Give the count of lines in the records that contain the string "slot", and write nothing but that number.

(Stored data)
....

[src/rtl/if_id_register.sv]
// IF/ID pipeline register: captures the fetched word, PC and fetch-exception flag,
// tracks delay-slot membership, and presents decoded fields to the decode stage.
module if_id_register #(
  parameter logic [31:0] RESET_PC   = 32'h00003000,
  parameter logic [31:0] HANDLER_PC = 32'h00004180
) (
  input  logic        clk,
  input  logic        reset,
  input  logic [31:0] IR_F,
  input  logic [31:0] PCp4_F,
  input  logic        PCException_F,
  input  logic        FREEZE,
  input  logic        GOTO_HANDLER,
  input  logic        ERET,
  output logic [31:0] IR_D,
  output logic [31:0] PC_D,
  output logic [31:0] PCp4_D,
  output logic        valid_D,
  output logic        BD_D,
  output logic [31:0] EPC_cand_D,
  output logic [4:0]  ExcCode_D,
  output logic        exc_D,
  output logic [4:0]  rs_D,
  output logic [4:0]  rt_D,
  output logic [4:0]  rd_D,
  output logic [4:0]  shamt_D,
  output logic [15:0] imm16_D,
  output logic [31:0] sign_imm32_D,
  output logic [31:0] zero_imm32_D,
  output logic [25:0] addr26_D,
  output logic        is_branch_D
);

  logic [31:0] ir_q;
  logic [31:0] pc_q;
  logic        exc_q;
  logic        valid_q;
  logic        bd_q;
  logic        flush;
  logic        next_bd;

  assign flush = GOTO_HANDLER | ERET;

  // Handler-region code never marks its successor as a delay slot.
  assign next_bd = is_branch_D & valid_q & (pc_q < HANDLER_PC);

  always_ff @(posedge clk or posedge reset) begin
    if (reset) begin
      ir_q    <= '0;
      pc_q    <= RESET_PC;
      exc_q   <= 1'b0;
      valid_q <= 1'b0;
      bd_q    <= 1'b0;
    end else if (flush) begin
      ir_q    <= '0;
      pc_q    <= PCp4_F - 32'd4;
      exc_q   <= 1'b0;
      valid_q <= 1'b0;
      bd_q    <= 1'b0;
    end else if (!FREEZE) begin
      ir_q    <= PCException_F ? '0 : IR_F;
      pc_q    <= PCp4_F - 32'd4;
      exc_q   <= PCException_F;
      valid_q <= 1'b1;
      bd_q    <= next_bd;
    end
  end

  always_comb begin
    is_branch_D = 1'b0;
    case (ir_q[31:26])
      6'd0:    is_branch_D = (ir_q[5:0] == 6'd8) || (ir_q[5:0] == 6'd9);
      6'd1, 6'd2, 6'd3, 6'd4, 6'd5, 6'd6, 6'd7:
               is_branch_D = 1'b1;
      default: is_branch_D = 1'b0;
    endcase
  end

  assign IR_D         = ir_q;
  assign PC_D         = pc_q;
  assign PCp4_D       = pc_q + 32'd4;
  assign valid_D      = valid_q;
  assign BD_D         = bd_q;
  assign exc_D        = exc_q;
  assign EPC_cand_D   = bd_q ? (pc_q - 32'd4) : pc_q;
  assign ExcCode_D    = exc_q ? 5'd4 : 5'd0;
  assign rs_D         = ir_q[25:21];
  assign rt_D         = ir_q[20:16];
  assign rd_D         = ir_q[15:11];
  assign shamt_D      = ir_q[10:6];
  assign imm16_D      = ir_q[15:0];
  assign sign_imm32_D = {{16{ir_q[15]}}, ir_q[15:0]};
  assign zero_imm32_D = {16'h0000, ir_q[15:0]};
  assign addr26_D     = ir_q[25:0];

endmodule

....

• _Written response_:
2